Mortgages and deeds of trust compared are the topic of this blog post. Some people are under the impression that the only difference is in the name. That is not correct! California is one of more than 12 states, in addition to the District of Columbia in which most, if not all, home loans are secured with a deed of trust also known as a trust deed. California law allows the use of either a trust deed or a mortgage, but in reality most lenders use trust deeds because they have more power under a trust deed as compared to a mortgage.

Confusion likely stems from the fact that loans securing real property are often referred to as mortgages by many people, but in reality only loans backed by mortgage notes are truly mortgage loans. Home loans backed by a deed of trust are trusts.

When a borrower takes out a home loan, they are required to sign a promissory note which is a document pledging to repay the loan. Depending on which state the transaction takes place will determine whether the document is a mortgage note or a deed of trust. The main difference between them is in who holds the title to the house while the borrower is paying off the loan.

In a real estate transaction involving a mortgage note, the note serves as a lien on the property. This means the borrower cannot sell the house until the debt is repaid and the lien is satisfied. With a mortgage note, either the lender or the borrower can hold the actual title to the house, depending on which state the house is located in. In states known as “title theory” states the lender keeps the title and owns the house until the borrower pays off the loan. In other states known as “lien theory” states the borrower holds the title and owns the house, but the mortgage note gives the lender the right to seize and sell the house for non-payment.

For home loans backed by a deed of trust, neither the borrower nor the lender holds the title to the property. The deed of trust brings in a third party to hold the title. This party is the trustee. The trustee might be a bank, a lawyer or some other entity, but the law requires that it must be a neutral party. When the borrower has repaid the loan, the lender will instruct the trustee to release the title to the borrower, who now owns the house free and clear.

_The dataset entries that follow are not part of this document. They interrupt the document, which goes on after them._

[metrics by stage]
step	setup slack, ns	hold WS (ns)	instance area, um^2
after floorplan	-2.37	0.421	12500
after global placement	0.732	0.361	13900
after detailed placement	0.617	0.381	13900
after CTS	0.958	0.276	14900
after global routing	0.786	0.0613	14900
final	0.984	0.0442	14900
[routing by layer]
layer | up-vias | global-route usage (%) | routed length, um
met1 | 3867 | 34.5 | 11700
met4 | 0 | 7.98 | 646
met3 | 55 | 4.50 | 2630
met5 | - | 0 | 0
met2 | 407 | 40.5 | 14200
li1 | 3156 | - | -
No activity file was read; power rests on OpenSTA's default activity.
**config.mk**
```make
export PLATFORM = sky130hd
export DESIGN_NAME = regfile_write_arbiter
export DESIGN_NICKNAME = d
export VERILOG_FILES = /design/src/rtl/regfile_write_arbiter.sv
export SDC_FILE = /design/constraint.sdc
export NUM_CORES = 1
export LEC_CHECK = 0
export CAP_MARGIN = 5
export CELL_PAD_IN_SITES_DETAIL_PLACEMENT = 1
export CELL_PAD_IN_SITES_GLOBAL_PLACEMENT = 2
export CORE_MARGIN = 5
export CORE_UTILIZATION = 33
export CTS_CLUSTER_SIZE = 8
export DETAILED_ROUTE_END_ITERATION = 12
export DONT_BUFFER_PORTS = 1
export GPL_ROUTABILITY_DRIVEN = 0
export GPL_TIMING_DRIVEN = 1
export PLACE_DENSITY = 0.8
export SYNTH_ARGS = -nofsm -noshare
export SYNTH_HDL_FRONTEND = slang
export SYNTH_SLANG_ARGS = --single-unit
export TNS_END_PERCENT = 20
```
**constraint.sdc**
```tcl
create_clock -name clock -period 2.2 [get_ports clock]
set_input_delay 0.22 -clock clock [delete_from_list [all_inputs] [get_ports clock]]
set_output_delay 0.22 -clock clock [all_outputs]
set_load 0.03 [all_outputs]
```
**src/rtl/regfile_write_arbiter.sv**
```systemverilog
// Round-robin arbiter for the shared register-file write port. The outputs are registered.
// Define RF_ZERO_REG_EN to make register 0 read-only zero: its grants are acked but never written.
module regfile_write_arbiter #(
    parameter int N_REQ  = 3,
    parameter int ADDR_W = 3,
    parameter int DATA_W = 16
) (
    input  logic                    clock,
    input  logic                    reset,
    input  logic [N_REQ-1:0]        req,
    input  logic [N_REQ*ADDR_W-1:0] req_addr,
    input  logic [N_REQ*DATA_W-1:0] req_data,
    output logic [N_REQ-1:0]        ack,
    output logic                    rf_write,
    output logic [ADDR_W-1:0]       rf_addr,
    output logic [DATA_W-1:0]       rf_data,
    output logic                    busy,
    output logic [15:0]             wr_count
);
    localparam int               PTR_W = $clog2(N_REQ);
    localparam logic [PTR_W-1:0] LAST  = PTR_W'(N_REQ - 1);

    logic [PTR_W-1:0]  r_ptr;
    logic [N_REQ-1:0]  r_ack;
    logic              r_rf_write;
    logic [ADDR_W-1:0] r_rf_addr;
    logic [DATA_W-1:0] r_rf_data;
    logic [15:0]       r_wr_count;

    logic [N_REQ-1:0]  w_elig;
    logic              w_found;
    logic [PTR_W-1:0]  w_win;
    logic [PTR_W-1:0]  w_idx;
    logic [PTR_W-1:0]  w_ptr_nxt;
    logic [ADDR_W-1:0] w_addr;
    logic [DATA_W-1:0] w_data;
    logic [N_REQ-1:0]  w_ack_nxt;
    logic              w_wr_en;

    // Scanning from the far end lets the candidate closest to r_ptr overwrite the others.
    always_comb begin
        w_elig  = req & ~r_ack;
        w_found = 1'b0;
        w_win   = r_ptr;
        w_idx   = '0;
        for (int k = N_REQ - 1; k >= 0; k--) begin
            w_idx = PTR_W'((int'(r_ptr) + k) % N_REQ);
            if (w_elig[w_idx]) begin
                w_found = 1'b1;
                w_win   = w_idx;
            end
        end
    end

    always_comb begin
        w_addr    = '0;
        w_data    = '0;
        w_ack_nxt = '0;
        for (int i = 0; i < N_REQ; i++) begin
            if (w_win == PTR_W'(i)) begin
                w_addr       = req_addr[i*ADDR_W +: ADDR_W];
                w_data       = req_data[i*DATA_W +: DATA_W];
                w_ack_nxt[i] = w_found;
            end
        end
        w_ptr_nxt = (w_win == LAST) ? '0 : w_win + 1'b1;
`ifdef RF_ZERO_REG_EN
        w_wr_en = w_found && (w_addr != '0);
`else
        w_wr_en = w_found;
`endif
    end

    always_ff @(posedge clock or posedge reset) begin
        if (reset) begin
            r_ptr      <= '0;
            r_ack      <= '0;
            r_rf_write <= 1'b0;
            r_rf_addr  <= '0;
            r_rf_data  <= '0;
            r_wr_count <= '0;
        end else begin
            r_ack      <= w_ack_nxt;
            r_rf_write <= w_wr_en;
            if (w_found) begin
                r_ptr <= w_ptr_nxt;
            end
            if (w_wr_en) begin
                r_rf_addr <= w_addr;
                r_rf_data <= w_data;
            end
            if (w_wr_en && (r_wr_count != 16'hFFFF)) begin
                r_wr_count <= r_wr_count + 16'd1;
            end
        end
    end

    assign ack      = r_ack;
    assign rf_write = r_rf_write;
    assign rf_addr  = r_rf_addr;
    assign rf_data  = r_rf_data;
    assign wr_count = r_wr_count;
    assign busy     = r_rf_write | (|req);

endmodule

```
# Word-level counts from Yosys, hierarchy flattened
# Cells that the tools add are included.
dict set report op_classes {
  reduce_logical 3
  muxes 22
  n_eq_ne 3
  div 3
  addsub 4
  n_bitwise 3
  order_cmp 3
}
# op n
set op_table {}
lappend op_table {{$mod A32 B3 Y32 const B} 2}
lappend op_table {{$mux W16} 3}
lappend op_table {{$mod A3 B3 Y32 const B} 1}
lappend op_table {{$add A16 B1 Y16 const B} 1}
lappend op_table {{$ne A16 B16 Y1 const B} 1}
lappend op_table {{$lt A2 B3 Y1 const B} 3}
lappend op_table {{$mux W1} 9}
lappend op_table {{$mux W3} 3}
lappend op_table {{$mux W2} 4}
lappend op_table {{$bmux W1 S2} 3}
lappend op_table {{$add A2 B1 Y3 const B} 1}
lappend op_table {{$add A2 B2 Y3 const B} 1}
lappend op_table {{$and A3 B3 Y3} 1}
lappend op_table {{$not A3 Y3} 1}
lappend op_table {{$reduce_or A3 Y1} 1}
lappend op_table {{$add A2 B1 Y2 const B} 1}
lappend op_table {{$eq A2 B1 Y1 const B} 1}
lappend op_table {{$eq A2 B2 Y1 const B} 1}
lappend op_table {{$logic_not A2 Y1} 1}
lappend op_table {{$logic_and A1 B1 Y1} 1}
lappend op_table {{$or A1 B1 Y1} 1}
dict set report totals {
  word_cells 47
  inputBits 62
  reg_bits 41
  out_inout_bits 40
}

# Depth between registers and ports, before layout
# Gate-level depths: netlist of run 1.
dict set report depth {
  word_depth 11
  depth_mapped 12
  mapped_depth_nobuf 9
}

# Worst setup path before layout of run 1
# No wires, ideal clock.
dict set report synth_path {
  path_type {reg-to-reg}
  startpoint {register r_ptr[0]}
  endpoint {register r_wr_count[12], in the netlist wr_count[12]}
  path_buffers 2
  path_slack_ps -3
  arrival_ps 2078
  path_stages_with_launch 11
  path_cell_list {dfrtp_1 > inv_1 > ha_1 > clkbuf_2 > nor3_1 > a21oi_1 > o21ai_2 > or2_1 > buf_6 > nor4_1 > mux2_2}
}
dict set report synth_via {
  elab_chain_len 8
  elab_cells_between_ends 15
  cone_classes {add/sub: 2; div: 3; mux: 9; reduce/logical: 1}
}
# item line
set synth_rtl {}
lappend synth_rtl {{from (decl)} 23} ;# logic [PTR_W-1:0] r_ptr;
lappend synth_rtl {{from (signal assigned)} 86} ;# r_ptr <= w_ptr_nxt;
lappend synth_rtl {{$add A2 B2 Y3} 47} ;# w_idx = PTR_W'((int'(r_ptr) + k) % N_REQ);
lappend synth_rtl {{$mod A32 B3 Y32} 47}
lappend synth_rtl {{$bmux W1 S2} 48} ;# if (w_elig[w_idx]) begin
lappend synth_rtl {{$mux W1 (implied by the code)} 48}
lappend synth_rtl {{$mux W1 (2 in series)} 48}
lappend synth_rtl {{$mux W1 *} 48}
lappend synth_rtl {{$logic_and A1 B1 Y1 *} 92} ;# if (w_wr_en && (r_wr_count != 16'hFFFF)) begin
lappend synth_rtl {{to (signal assigned)} 93} ;# r_wr_count <= r_wr_count + 16'd1;
lappend synth_rtl {{to (decl)} 28} ;# logic [15:0] r_wr_count;
# Mark *: on every way between the ends. The rest lies on a longest branch, timed or not. The select of a mux whose other input is x is not followed.
# A chain may end at the register's enable or synchronous reset.

# Worst setup path in the final report of run 1
dict set report layout_path {
  startpoint {register r_ptr[0]}
  endpoint {register r_rf_data[14], in the netlist rf_data[14]}
}
dict set report layout_via {
  elab_chain_len 11
  elab_cells_between_ends 23
  cone_classes {add/sub: 2; div: 3; eq/ne: 2; mux: 15; reduce/logical: 1}
}
# item line
set layout_rtl {}
lappend layout_rtl {{$add A2 B2 Y3} 47}
lappend layout_rtl {{$mod A32 B3 Y32} 47}
lappend layout_rtl {{$bmux W1 S2} 48}
lappend layout_rtl {{$mux W1 (implied by the code)} 48}
lappend layout_rtl {{$mux W2 (3 in series)} 48}
lappend layout_rtl {{$logic_not A2 Y1} 60} ;# if (w_win == PTR_W'(i)) begin
lappend layout_rtl {{$mux W16 (3 in series)} 60}
lappend layout_rtl {{to (signal assigned)} 90} ;# r_rf_data <= w_data;
lappend layout_rtl {{to (decl)} 27} ;# logic [DATA_W-1:0] r_rf_data;
# Several ways; a longest one is shown, not always the timed one. The select of a mux whose other input is x is not followed.

==> flow_summary.json, run 1 <==
{
  "status": "complete, no violations",
  "rrSetupSlack_ps": 10,
  "initial_core_util": 0.339,
  "cts_tree": "done",
  "relSlewSlack": 0.533,
  "grt_overflow": 0,
  "drive_above_1_share": 0.374,
  "htreeDepth": 2,
  "hold_viol": 0,
  "stdcell_count": 396,
  "setup-tns-final_ps": 0,
  "clk_latency_ps": 290,
  "hold_depth": 2,
  "synthFlopType": "dfrtp_1",
  "final_nets": 362,
  "core_area_um2": 7210,
  "period_minus_slack_ps": 2190,
  "drc_errors": 0,
  "synth-seq-cells": 41,
  "netlist_area_um2": 2440,
  "finalSetupViolations": 0,
  "hold_end": "rf_data[2]$_DFFE_PP0N_",
  "slew_viol_final": 0,
  "synth_compound_area_frac": 0.223,
  "start_kind": "flop",
  "startpoint": "r_ptr[0]$_DFFE_PP0N_",
  "antenna_found_initial": 0,
  "min_from": "req_data[2]",
  "synth_edf_count": 0,
  "muxShareOfSynthArea": 0.0133,
  "end_kind": "flop",
  "die_area_um2": 9230,
  "synthXorXnorAreaFrac": 0.0502,
  "synth_top_family_by_area": "compound AO/OA/AOI/OAI gates",
  "r2r-end": "rf_data[14]$_DFFE_PP0N_",
  "synth.distinct_cells": 47,
  "final_common_cell": "dfrtp_1",
  "grt_pass1_wl_um": 12600,
  "avgRoutedWirePerCell_um": 21.9,
  "yosysWarnings": 0,
  "antenna_cells": 0,
  "critPathRequiredTime_ps": 2370,
  "rsz0062_at_grt": "true",
  "port_buffers": 0,
  "drt_wl_total_um": 8660,
  "first_iter_violations": 86,
  "syn_nets": 325,
  "syn_avg_cell_area_um2": 9.40,
  "io_pins": 102,
  "async_reset_ff_frac": 1.00,
  "path_max_fanout": 8,
  "r2r-start": "r_ptr[0]$_DFFE_PP0N_",
  "fin_crit_sh": 0.994,
  "clkSinkCount": 41,
  "grt_max_degree": 42,
  "firstDrtPassIters": 4,
  "die_h_um": 96.1,
  "root_buffer": "clkbuf_8",
  "final_cell_mix": "dfrtp_1, buf_4, nand2_1, nor4_2, a211oi_1",
  "synthSimpleGateAreaFrac": 0.221,
  "r2r_cells": 9,
  "cp.arrival_ps": 2360,
  "dpl.cell_count": 384,
  "skew_ps": 5.43,
  "area_delta_synth_final_pct": 38.4,
  "viasPerCell": 6.09,
  "ys_seq_area_frac": 0.420,
  "vias": 2412,
  "numCtsBuffers": 5,
  "syn_inst": 260,
  "cap_violations": 0,
  "clkTransAtPathRegs_ps": 80,
  "hold_path_class": "input port to flop",
  "fmax_mhz": 457,
  "first_global_vias": 2443,
  "die_w_um": 96.1,
  "crit_type": "flop to flop",
  "grt_use_total": 0.175,
  "cts_buffer_depth": 2,
  "synth_fa_ha_area_frac": 0.0154,
  "drtAntennaViolNets": 0,
  "dp_hpwl_um": 5770,
  "num_rows": 31,
  "tightest_slew_ps": 695
}
## cell type report
cell class	instances	area, um2
Clock buffer	7	86.3
Fill cell	817	3830
Inverter	9	36.3
Multi-Input combinational cell	190	1620
Sequential cell	41	1030
Tap cell	99	124
Timing Repair Buffer	50	493
## critical path: stages (launching register included)
cell and delay, ps:
dfrtp_1 400, inv_2 90, ha_4 230, nor4b_1 260
a31oi_1 110, and2_1 210, o22a_4 230, clkbuf_16 180
a221oi_2 280, a211oi_1 70
## timing repair
| item | in CTS | in global routing |
|---|---|---|
| gates cloned | 1 | 2 |
| pin swaps | 2 | 9 |
| hold endpoints to repair | 41 | 0 |
| gates resized for setup | 16 | 45 |
| setup buffers | 1 | 0 |
| endpoints found under the setup margin | 35 | 33 |
| hold buffers | 1 | 0 |
## Yosys cell counts, types with 7 or more instances
cell type | instances | area share
a211oi_1 | 18 | 0.055
a221oi_1 | 12 | 0.043
clkbuf_1 | 10 | 0.015
dfrtp_1 | 41 | 0.42
inv_1 | 8 | 0.012
nand2_1 | 19 | 0.029
nand3_1 | 8 | 0.016
nor2_1 | 7 | 0.011
nor3_1 | 10 | 0.020
nor4_1 | 28 | 0.072
o21ai_0 | 12 | 0.025
xor2_1 | 12 | 0.043
## worst max path at each step
stage                                to
6_report        rf_data[14]$_DFFE_PP0N_
2_1_floorplan  wr_count[12]$_DFFE_PP0P_
5_1_grt          rf_data[8]$_DFFE_PP0N_
3_3_place_gp     rf_addr[2]$_DFFE_PP0N_
3_5_place_dp     rf_addr[2]$_DFFE_PP0N_
4_1_cts          rf_addr[2]$_DFFE_PP0N_
## metrics by stage
step / cell area [um2] / hold slack [ps] / setup WS (ps) / util
floorplan: 2450 / 408 / 25.4 / -
global placement: 2860 / 276 / -123 / 0.397
detailed placement: 2860 / 281 / -157 / 0.397
CTS: 3090 / 125 / -9.93 / 0.429
global route: 3380 / 128 / -128 / 0.469
finish: 3380 / 119 / 12.8 / 0.469
## routing by layer
layer  global-route usage  up-vias  wire [um]
met2                0.305       75       4430
met1                0.211     1247       3500
li1                     -     1081          -
met5                    0        -          0
met3               0.0438        9        635
met4               0.0498        0         99
## sequential cells by signal, indices dropped and copies added, names as in the netlist
name and flops:
rf_data 16, wr_count 16, ack 3, rf_addr 3, r_ptr 2, rf_write 1
## cells by family (layout without fill, tap and decap cells)
| kind of cell | Yosys count | in the layout |
|---|---|---|
| simple gates | 95 | 95 |
| compound gates | 75 | 75 |
| flops | 41 | 41 |
| buf+inv | 29 | 66 |
| xor+xnor | 14 | 14 |
| fa+ha+maj | 3 | 3 |
| mux | 3 | 3 |
Power of run 1 is not shown: default switching activity piles up to over one toggle a cycle in this logic, so the estimate is an artifact.
==> inputs of run 2 (changes only) <==
ABC_AREA = 1   (was default)
CORE_ASPECT_RATIO = 0.6   (was default)
CORE_UTILIZATION = 30   (was 33)
PLACE_DENSITY = 0.73   (was 0.8)
==> run 2 against run 1 <==
Count of clock-buffer cells in the layout shrank 1. Hold slack gained 18 ps. Via count grew 5.4%. Setup slack gained 91 ps. Area after synthesis grew 11%. Non-clock buffer count shrank 17. Register-to-register slack gained 90 ps. Clock skew shrank 1.2 ps. Final cell count grew 33%. Flip-flop and latch count is the same.
==> flow_summary.json, run 2 <==
{
  "status": "complete, no violations",
  "yosysTopAreaCellShare": 0.377,
  "postCtsSetupRepairBufs": 0,
  "antenna_cells": 0,
  "die_h_um": 83.8,
  "dp_hpwl_um": 7050,
  "rsz0062_at_grt": "true",
  "first_iter_violations": 67,
  "clkSinkCount": 41,
  "cpMostUsedCell": "nand2_1",
  "root_buffer": "clkbuf_16",
  "drc_errors": 0,
  "yosysMostFrequentCell": "nand2_1",
  "htreeDepth": 2,
  "end_kind": "flop",
  "relSlewSlack": 0.677,
  "synth-seq-cells": 41,
  "cts_buffer_depth": 2,
  "syn_inst": 389,
  "firstDrtPassIters": 4,
  "cap_violations": 0,
  "critPathRequiredTime_ps": 2430,
  "netlist_area_um2": 2720,
  "synthTopCellsByCount": "nand2_1, inv_1, dfrtp_1",
  "numCtsBuffers": 5,
  "initial_core_util": 0.314,
  "clkTransAtPathRegs_ps": 60,
  "grt_pass1_wl_um": 14600,
  "synth.distinct_cells": 30,
  "syn_avg_cell_area_um2": 7.00,
  "dpl-instance-area_um2": 3040,
  "fmax_mhz": 477,
  "first_global_vias": 2701,
  "critPathSlowestCell": "dfrtp_1",
  "synthFlopType": "dfrtp_1",
  "cp.arrival_ps": 2320,
  "cts_tree": "done",
  "final_nets": 480,
  "clk_latency_ps": 290,
  "drive_above_1_share": 0.183,
  "hold_path_class": "input port to flop",
  "hold_viol": 0,
  "io_pins": 102,
  "fin_area_um2": 3270,
  "netlist_top_cells_area": "dfrtp_1, nand2_1, inv_1",
  "avgRoutedWirePerCell_um": 17.1,
  "viasPerCell": 4.81,
  "syn_nets": 454,
  "vias": 2542,
  "yosysTopAreaCell": "dfrtp_1",
  "async_reset_ff_frac": 1.00,
  "ys_seq_area_frac": 0.377,
  "port_buffers": 0,
  "path_max_fanout": 13,
  "area_delta_synth_final_pct": 20.0,
  "slew_viol_final": 0,
  "skew_ps": 4.22,
  "grt_max_degree": 21,
  "core_area_um2": 8690,
  "timing.hold.ws_ps": 137,
  "period_minus_slack_ps": 2100,
  "yosysWarnings": 0,
  "final_cell_mix": "nand2_1, inv_1, dfrtp_1, nand3_1, buf_4",
  "die_area_um2": 11100,
  "die_w_um": 133,
  "drtAntennaViolNets": 0,
  "final_common_cell": "nand2_1",
  "tightest_slew_ps": 484,
  "worstPathCellList": "inv_2, ha_4, inv_2, nand3_1, nand3_1, nand2_2, nand2_1, nand2_1, nand2_4, buf_4, nand4_1, nor2_1, nor2_1, nand2_1",
  "crit_type": "flop to flop",
  "start_kind": "flop",
  "grt_use_total": 0.165,
  "synth_edf_count": 0,
  "antenna_found_initial": 0,
  "grt_overflow": 0,
  "finalSetupViolations": 0,
  "fin_crit_sh": 0.953,
  "drt_wl_total_um": 9040,
  "num_rows": 26,
  "max_stage_delay_ps": 390
}
[run 2: kinds of logic after synthesis]
| logic type | after synthesis | synth area share |
|---|---|---|
| xor+xnor | 14 | 0.0450 |
| simple gates | 223 | 0.378 |
| fa+ha+maj | 3 | 0.0138 |
| compound gates | 27 | 0.0510 |
| flops | 41 | 0.377 |
| buf+inv | 80 | 0.132 |
| mux | 1 | 0.00413 |
[run 2: final timing paths]
check	slack, ps	start	cells after the start	endpoint
worst max-delay path	100	r_ptr[0]$_DFFE_PP0N_	14	rf_data[12]$_DFFE_PP0N_
worst min-delay path	140	req_data[28]	4	rf_data[12]$_DFFE_PP0N_
worst max register to register	100	r_ptr[0]$_DFFE_PP0N_	14	rf_data[12]$_DFFE_PP0N_
worst min register to register	570	wr_count[3]$_DFFE_PP0P_	2	wr_count[3]$_DFFE_PP0P_
max in group asynchronous	1200	reset	3	r_ptr[0]$_DFFE_PP0N_
min in group asynchronous	420	reset	2	wr_count[12]$_DFFE_PP0P_
[run 2: metrics by stage]
| stage | utilization | cells | setup slack (ps) | TNS (ps) |
|---|---|---|---|---|
| floorplan | - | 389 | 293 | 0 |
| global placement | 0.350 | 519 | 116 | 0 |
| detailed placement | 0.350 | 519 | -2.37 | -2.37 |
| CTS | 0.373 | 528 | 51.1 | 0 |
| global route | 0.376 | 528 | -46.4 | -336 |
| finish | 0.376 | 528 | 104 | 0 |
[run 2: final cells by class]
class	count	area (um2)
repair buffers	33	308
fillers	1080	5420
well taps	112	140
multi-input cells	268	1370
flip-flops and latches	41	1030
clock inverters	2	37.5
inverters	66	250
clock buffers	6	139
[run 2: repair_timing]
| item | in CTS | in global routing |
|---|---|---|
| pin swaps | 0 | 1 |
| endpoints found under the setup margin | 1 | 25 |
| resized for setup | 1 | 13 |
| endpoints found under the hold margin | 18 | 0 |
| hold buffers | 1 | 0 |
[run 2: critical path, delay by kind of cell (launching register included)]
| kind | cells | cell delay (ps) |
|---|---|---|
| adder cells (fa/ha/maj) | 1 | 220 |
| buffers and inverters | 3 | 400 |
| AND/OR/NAND/NOR | 10 | 1030 |
| flip-flops | 1 | 390 |
[run 2: per-layer routing]
layer | GRT usage | up-vias | share of wire
met5 | 0 | - | 0
met4 | 0.0358 | 0 | 0.0095
met3 | 0.0627 | 8 | 0.087
met2 | 0.235 | 91 | 0.40
met1 | 0.235 | 1189 | 0.51
li1 | - | 1254 | -
Power of run 2 is left out for the same reason.
==> inputs of run 3 (changes only) <==
PLACE_DENSITY = default   (was 0.73)
PLACE_DENSITY_LB_ADDON = 0.1   (was default)
==> run 3 against run 2 <==
First-iteration DRC count grew 100%. Flip-flop and latch count is the same. Fmax grew 2.0%. Clock skew grew 0.68 ps. Critical endpoint is now rf_data[8]$_DFFE_PP0N_.
==> flow_summary.json, run 3 (synthesis gave the netlist of run 2 again) <==
{
  "grt_util_met2": 0.209,
  "firstDrtPassIters": 4,
  "num_rows": 26,
  "antenna_found_initial": 0,
  "drive_above_1_share": 0.196,
  "die_w_um": 133,
  "met1_usage": 0.271,
  "hold_depth": 4,
  "hold_viol": 0,
  "first_iter_violations": 134,
  "port_buffers": 0,
  "io_pins": 102,
  "final_cell_mix": "nand2_1, inv_1, dfrtp_1, buf_4, nand3_1",
  "globalRouteMet3Util": 0.0693,
  "start_kind": "flop",
  "skew_ps": 4.90,
  "clk_latency_ps": 280,
  "clkTransAtPathRegs_ps": 60,
  "rrSetupSlack_ps": 150,
  "busiest_layer": "met1",
  "startpoint": "r_ptr[0]$_DFFE_PP0N_",
  "die_area_um2": 11100,
  "grt_pass1_wl_um": 14900,
  "critPathRequiredTime_ps": 2380,
  "path_max_fanout": 8,
  "final_util": 0.384,
  "r2r_cells": 15,
  "fin_crit_sh": 0.934,
  "cp.arrival_ps": 2230,
  "die_h_um": 83.8,
  "period_minus_slack_ps": 2050,
  "htreeDepth": 2,
  "fmax_mhz": 487,
  "cap_violations": 0,
  "core_area_um2": 8690,
  "grt_max_degree": 20,
  "hold_path_class": "input port to flop",
  "final_nets": 493,
  "crit_type": "flop to flop",
  "vias": 2599,
  "r2r-start": "r_ptr[0]$_DFFE_PP0N_",
  "viasPerCell": 4.81,
  "hold_end": "rf_data[4]$_DFFE_PP0N_",
  "tightest_slew_ps": 418,
  "antenna_cells": 0,
  "avgRoutedWirePerCell_um": 17.6,
  "min_from": "req_data[20]",
  "relSlewSlack": 0.719,
  "end_kind": "flop",
  "numCtsBuffers": 5,
  "cts_tree": "done",
  "r2r-end": "rf_data[8]$_DFFE_PP0N_",
  "dp_hpwl_um": 7500,
  "grt_use_total": 0.171,
  "drc_errors": 0,
  "initial_core_util": 0.314,
  "root_buffer": "clkbuf_16",
  "first_global_vias": 2576,
  "drtAntennaViolNets": 0,
  "grt_overflow": 0,
  "dp_slack_ps": 8.31,
  "slew_viol_final": 0,
  "cts_buffer_depth": 2,
  "final_common_cell": "nand2_1",
  "drt_wl_total_um": 9490,
  "area_delta_synth_final_pct": 22.5,
  "status": "complete, no violations",
  "clkSinkCount": 41,
  "finalSetupViolations": 0,
  "worst_slack_ps": 146
}
run 3: changes by cell type in the layout (fill, tap and decap cells not counted), moves of 2 or more:
| cell | previous run | this run |
|---|---|---|
| buf_6 | 2 | 4 |
| buf_4 | 26 | 38 |
| nor2_1 | 11 | 14 |
| buf_12 | 4 | 0 |
| nor2_2 | 4 | 1 |
run 3: cell type report:
cell class | count | area (um2)
clock buffer | 5 | 125
multi-input combinational | 270 | 1400
fill | 1097 | 5350
clock inverter | 2 | 35.0
sequential | 41 | 1030
tap | 112 | 140
timing repair buffer | 44 | 355
inverter | 66 | 253
run 3: per-layer routing:
metal / share of wire / routed length [um] / vias up
li1: - / - / 1288
met1: 0.54 / 5150 / 1216
met2: 0.36 / 3380 / 90
met3: 0.095 / 902 / 5
met4: 0.0056 / 53 / 0
met5: 0 / 0 / -
run 3: worst max-delay path, stage by stage, from the launching register on:
cell and delay, ps:
dfrtp_1 380, inv_2 90, ha_4 230, inv_4 80, nand3_1 70, nand3_1 100
nand2_2 80, nand2_1 70, nand2_1 80, nand2_4 140, nand2_8 110, buf_4 160
o21ai_0 170, nand2_1 80, nand2_1 60, nand2_1 40
run 3: repair_timing:
item | CTS | global route
hold endpoints to repair | 14 | 0
hold buffers | 1 | 0
resized for setup | 1 | 17
setup endpoints to repair | 2 | 26
gates cloned | 1 | 1
buffers inserted | 0 | 7
pin swaps | 1 | 4
run 3: how the worst max path moves through the flow:
| stage | to | slack (ps) | cells past startpoint |
|---|---|---|---|
| finish | rf_data[8]$_DFFE_PP0N_ | 150 | 15 |
| global route | rf_data[8]$_DFFE_PP0N_ | -20 | 15 |
| CTS | rf_data[1]$_DFFE_PP0N_ | 20 | 14 |
| detailed placement | rf_data[10]$_DFFE_PP0N_ | 8 | 16 |
| global placement | rf_addr[2]$_DFFE_PP0N_ | 30 | 13 |
| floorplan | rf_data[14]$_DFFE_PP0N_ | 290 | 15 |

The difference between a mortgage and a deed of trust becomes crystal clear if the borrower defaults on the loan and the lender then forecloses on the house. With a mortgage, regardless of who is holding the title, the lender usually has to get a court order allowing it to seize the home and sell it. This is called “judicial foreclosure.” With a deed of trust, the trustee already has the power to sell the home. All the lender has to do is furnish proof to the trustee that the borrower has defaulted. This is called “non-judicial foreclosure,” and because it doesn’t need to go through the court system, it’s usually quicker and easier for the lender. California is a non-judicial foreclosure state which means that in most cases no court order is required.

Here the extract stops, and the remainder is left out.